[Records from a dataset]
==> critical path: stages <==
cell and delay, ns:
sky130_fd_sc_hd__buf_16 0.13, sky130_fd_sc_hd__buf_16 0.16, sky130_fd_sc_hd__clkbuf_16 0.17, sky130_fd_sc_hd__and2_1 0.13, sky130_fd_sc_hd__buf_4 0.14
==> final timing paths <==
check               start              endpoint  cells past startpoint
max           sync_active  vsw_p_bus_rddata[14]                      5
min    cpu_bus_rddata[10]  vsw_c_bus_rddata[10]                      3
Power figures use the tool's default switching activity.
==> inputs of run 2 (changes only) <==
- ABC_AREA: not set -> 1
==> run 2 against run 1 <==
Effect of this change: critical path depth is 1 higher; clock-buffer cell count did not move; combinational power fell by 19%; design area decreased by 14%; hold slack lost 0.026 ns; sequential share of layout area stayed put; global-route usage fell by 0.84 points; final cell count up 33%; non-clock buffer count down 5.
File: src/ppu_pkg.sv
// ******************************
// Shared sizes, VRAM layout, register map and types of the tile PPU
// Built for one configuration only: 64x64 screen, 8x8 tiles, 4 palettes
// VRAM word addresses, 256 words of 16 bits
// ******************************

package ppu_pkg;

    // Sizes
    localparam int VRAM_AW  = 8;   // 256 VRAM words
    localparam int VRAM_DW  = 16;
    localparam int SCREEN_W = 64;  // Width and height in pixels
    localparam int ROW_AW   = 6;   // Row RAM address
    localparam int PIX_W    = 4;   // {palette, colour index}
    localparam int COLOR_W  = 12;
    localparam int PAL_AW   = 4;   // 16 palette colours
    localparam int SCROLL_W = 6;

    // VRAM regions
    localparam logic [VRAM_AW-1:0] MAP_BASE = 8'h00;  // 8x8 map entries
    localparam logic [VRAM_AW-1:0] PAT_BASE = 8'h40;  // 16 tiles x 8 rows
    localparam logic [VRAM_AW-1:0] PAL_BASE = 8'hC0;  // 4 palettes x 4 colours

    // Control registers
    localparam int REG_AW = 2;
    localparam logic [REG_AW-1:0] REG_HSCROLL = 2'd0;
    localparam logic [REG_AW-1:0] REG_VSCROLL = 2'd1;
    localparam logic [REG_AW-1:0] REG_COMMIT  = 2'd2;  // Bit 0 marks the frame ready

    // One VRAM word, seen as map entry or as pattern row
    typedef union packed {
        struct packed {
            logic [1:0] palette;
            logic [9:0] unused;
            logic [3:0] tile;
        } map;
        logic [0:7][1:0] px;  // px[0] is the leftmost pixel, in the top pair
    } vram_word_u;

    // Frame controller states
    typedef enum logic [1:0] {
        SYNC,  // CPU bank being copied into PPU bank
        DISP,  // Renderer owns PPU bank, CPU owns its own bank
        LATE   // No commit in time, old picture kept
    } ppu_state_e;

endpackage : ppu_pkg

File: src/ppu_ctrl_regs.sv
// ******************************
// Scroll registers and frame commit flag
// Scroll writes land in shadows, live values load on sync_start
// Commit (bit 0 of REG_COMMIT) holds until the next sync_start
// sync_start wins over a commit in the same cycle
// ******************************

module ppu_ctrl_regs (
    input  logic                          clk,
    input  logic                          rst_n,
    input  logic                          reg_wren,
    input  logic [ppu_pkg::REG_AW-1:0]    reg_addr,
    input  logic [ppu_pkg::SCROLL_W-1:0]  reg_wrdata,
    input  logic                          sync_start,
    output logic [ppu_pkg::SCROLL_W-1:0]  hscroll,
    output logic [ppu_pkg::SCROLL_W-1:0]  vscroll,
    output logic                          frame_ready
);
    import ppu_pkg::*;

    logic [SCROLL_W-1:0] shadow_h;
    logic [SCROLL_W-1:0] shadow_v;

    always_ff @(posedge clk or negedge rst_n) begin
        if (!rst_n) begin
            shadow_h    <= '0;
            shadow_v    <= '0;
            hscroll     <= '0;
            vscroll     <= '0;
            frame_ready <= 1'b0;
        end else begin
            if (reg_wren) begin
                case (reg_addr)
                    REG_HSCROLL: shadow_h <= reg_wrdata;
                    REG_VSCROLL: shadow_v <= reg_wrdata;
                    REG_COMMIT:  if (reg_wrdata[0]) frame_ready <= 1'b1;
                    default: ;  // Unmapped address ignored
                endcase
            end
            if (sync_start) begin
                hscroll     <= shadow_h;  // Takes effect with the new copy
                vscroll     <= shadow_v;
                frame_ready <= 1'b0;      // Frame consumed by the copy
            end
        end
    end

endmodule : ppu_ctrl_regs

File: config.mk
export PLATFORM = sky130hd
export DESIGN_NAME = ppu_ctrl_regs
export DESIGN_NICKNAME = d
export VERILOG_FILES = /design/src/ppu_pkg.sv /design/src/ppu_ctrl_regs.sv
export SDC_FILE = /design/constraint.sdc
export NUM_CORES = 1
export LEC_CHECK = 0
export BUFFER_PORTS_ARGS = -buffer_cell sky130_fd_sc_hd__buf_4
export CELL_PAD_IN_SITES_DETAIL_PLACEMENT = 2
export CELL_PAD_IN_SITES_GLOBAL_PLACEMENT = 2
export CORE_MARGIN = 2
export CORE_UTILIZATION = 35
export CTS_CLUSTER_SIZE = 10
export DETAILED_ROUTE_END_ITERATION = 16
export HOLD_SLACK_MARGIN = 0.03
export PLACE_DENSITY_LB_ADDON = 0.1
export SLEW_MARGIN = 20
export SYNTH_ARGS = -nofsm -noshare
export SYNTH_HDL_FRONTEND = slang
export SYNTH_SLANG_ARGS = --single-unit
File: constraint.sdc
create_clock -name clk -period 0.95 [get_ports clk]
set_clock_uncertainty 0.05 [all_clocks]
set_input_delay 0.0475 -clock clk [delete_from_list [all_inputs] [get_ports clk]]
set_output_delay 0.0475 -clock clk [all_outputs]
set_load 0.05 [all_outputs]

▸ INSTRUCTIONS TO FOLLOW:
Each of the entries above needs to be given again exactly.

▸ RESULT OF THIS TASK:
==> critical path: stages <==
cell and delay, ns:
sky130_fd_sc_hd__buf_16 0.13, sky130_fd_sc_hd__buf_16 0.16, sky130_fd_sc_hd__clkbuf_16 0.17, sky130_fd_sc_hd__and2_1 0.13, sky130_fd_sc_hd__buf_4 0.14
==> final timing paths <==
check               start              endpoint  cells past startpoint
max           sync_active  vsw_p_bus_rddata[14]                      5
min    cpu_bus_rddata[10]  vsw_c_bus_rddata[10]                      3
Power figures use the tool's default switching activity.
==> inputs of run 2 (changes only) <==
- ABC_AREA: not set -> 1
==> run 2 against run 1 <==
Effect of this change: critical path depth is 1 higher; clock-buffer cell count did not move; combinational power fell by 19%; design area decreased by 14%; hold slack lost 0.026 ns; sequential share of layout area stayed put; global-route usage fell by 0.84 points; final cell count up 33%; non-clock buffer count down 5.
File: src/ppu_pkg.sv
// ******************************
// Shared sizes, VRAM layout, register map and types of the tile PPU
// Built for one configuration only: 64x64 screen, 8x8 tiles, 4 palettes
// VRAM word addresses, 256 words of 16 bits
// ******************************

package ppu_pkg;

    // Sizes
    localparam int VRAM_AW  = 8;   // 256 VRAM words
    localparam int VRAM_DW  = 16;
    localparam int SCREEN_W = 64;  // Width and height in pixels
    localparam int ROW_AW   = 6;   // Row RAM address
    localparam int PIX_W    = 4;   // {palette, colour index}
    localparam int COLOR_W  = 12;
    localparam int PAL_AW   = 4;   // 16 palette colours
    localparam int SCROLL_W = 6;

    // VRAM regions
    localparam logic [VRAM_AW-1:0] MAP_BASE = 8'h00;  // 8x8 map entries
    localparam logic [VRAM_AW-1:0] PAT_BASE = 8'h40;  // 16 tiles x 8 rows
    localparam logic [VRAM_AW-1:0] PAL_BASE = 8'hC0;  // 4 palettes x 4 colours

    // Control registers
    localparam int REG_AW = 2;
    localparam logic [REG_AW-1:0] REG_HSCROLL = 2'd0;
    localparam logic [REG_AW-1:0] REG_VSCROLL = 2'd1;
    localparam logic [REG_AW-1:0] REG_COMMIT  = 2'd2;  // Bit 0 marks the frame ready

    // One VRAM word, seen as map entry or as pattern row
    typedef union packed {
        struct packed {
            logic [1:0] palette;
            logic [9:0] unused;
            logic [3:0] tile;
        } map;
        logic [0:7][1:0] px;  // px[0] is the leftmost pixel, in the top pair
    } vram_word_u;

    // Frame controller states
    typedef enum logic [1:0] {
        SYNC,  // CPU bank being copied into PPU bank
        DISP,  // Renderer owns PPU bank, CPU owns its own bank
        LATE   // No commit in time, old picture kept
    } ppu_state_e;

endpackage : ppu_pkg

File: src/ppu_ctrl_regs.sv
// ******************************
// Scroll registers and frame commit flag
// Scroll writes land in shadows, live values load on sync_start
// Commit (bit 0 of REG_COMMIT) holds until the next sync_start
// sync_start wins over a commit in the same cycle
// ******************************

module ppu_ctrl_regs (
    input  logic                          clk,
    input  logic                          rst_n,
    input  logic                          reg_wren,
    input  logic [ppu_pkg::REG_AW-1:0]    reg_addr,
    input  logic [ppu_pkg::SCROLL_W-1:0]  reg_wrdata,
    input  logic                          sync_start,
    output logic [ppu_pkg::SCROLL_W-1:0]  hscroll,
    output logic [ppu_pkg::SCROLL_W-1:0]  vscroll,
    output logic                          frame_ready
);
    import ppu_pkg::*;

    logic [SCROLL_W-1:0] shadow_h;
    logic [SCROLL_W-1:0] shadow_v;

    always_ff @(posedge clk or negedge rst_n) begin
        if (!rst_n) begin
            shadow_h    <= '0;
            shadow_v    <= '0;
            hscroll     <= '0;
            vscroll     <= '0;
            frame_ready <= 1'b0;
        end else begin
            if (reg_wren) begin
                case (reg_addr)
                    REG_HSCROLL: shadow_h <= reg_wrdata;
                    REG_VSCROLL: shadow_v <= reg_wrdata;
                    REG_COMMIT:  if (reg_wrdata[0]) frame_ready <= 1'b1;
                    default: ;  // Unmapped address ignored
                endcase
            end
            if (sync_start) begin
                hscroll     <= shadow_h;  // Takes effect with the new copy
                vscroll     <= shadow_v;
                frame_ready <= 1'b0;      // Frame consumed by the copy
            end
        end
    end

endmodule : ppu_ctrl_regs

File: config.mk
export PLATFORM = sky130hd
export DESIGN_NAME = ppu_ctrl_regs
export DESIGN_NICKNAME = d
export VERILOG_FILES = /design/src/ppu_pkg.sv /design/src/ppu_ctrl_regs.sv
export SDC_FILE = /design/constraint.sdc
export NUM_CORES = 1
export LEC_CHECK = 0
export BUFFER_PORTS_ARGS = -buffer_cell sky130_fd_sc_hd__buf_4
export CELL_PAD_IN_SITES_DETAIL_PLACEMENT = 2
export CELL_PAD_IN_SITES_GLOBAL_PLACEMENT = 2
export CORE_MARGIN = 2
export CORE_UTILIZATION = 35
export CTS_CLUSTER_SIZE = 10
export DETAILED_ROUTE_END_ITERATION = 16
export HOLD_SLACK_MARGIN = 0.03
export PLACE_DENSITY_LB_ADDON = 0.1
export SLEW_MARGIN = 20
export SYNTH_ARGS = -nofsm -noshare
export SYNTH_HDL_FRONTEND = slang
export SYNTH_SLANG_ARGS = --single-unit
File: constraint.sdc
create_clock -name clk -period 0.95 [get_ports clk]
set_clock_uncertainty 0.05 [all_clocks]
set_input_delay 0.0475 -clock clk [delete_from_list [all_inputs] [get_ports clk]]
set_output_delay 0.0475 -clock clk [all_outputs]
set_load 0.05 [all_outputs]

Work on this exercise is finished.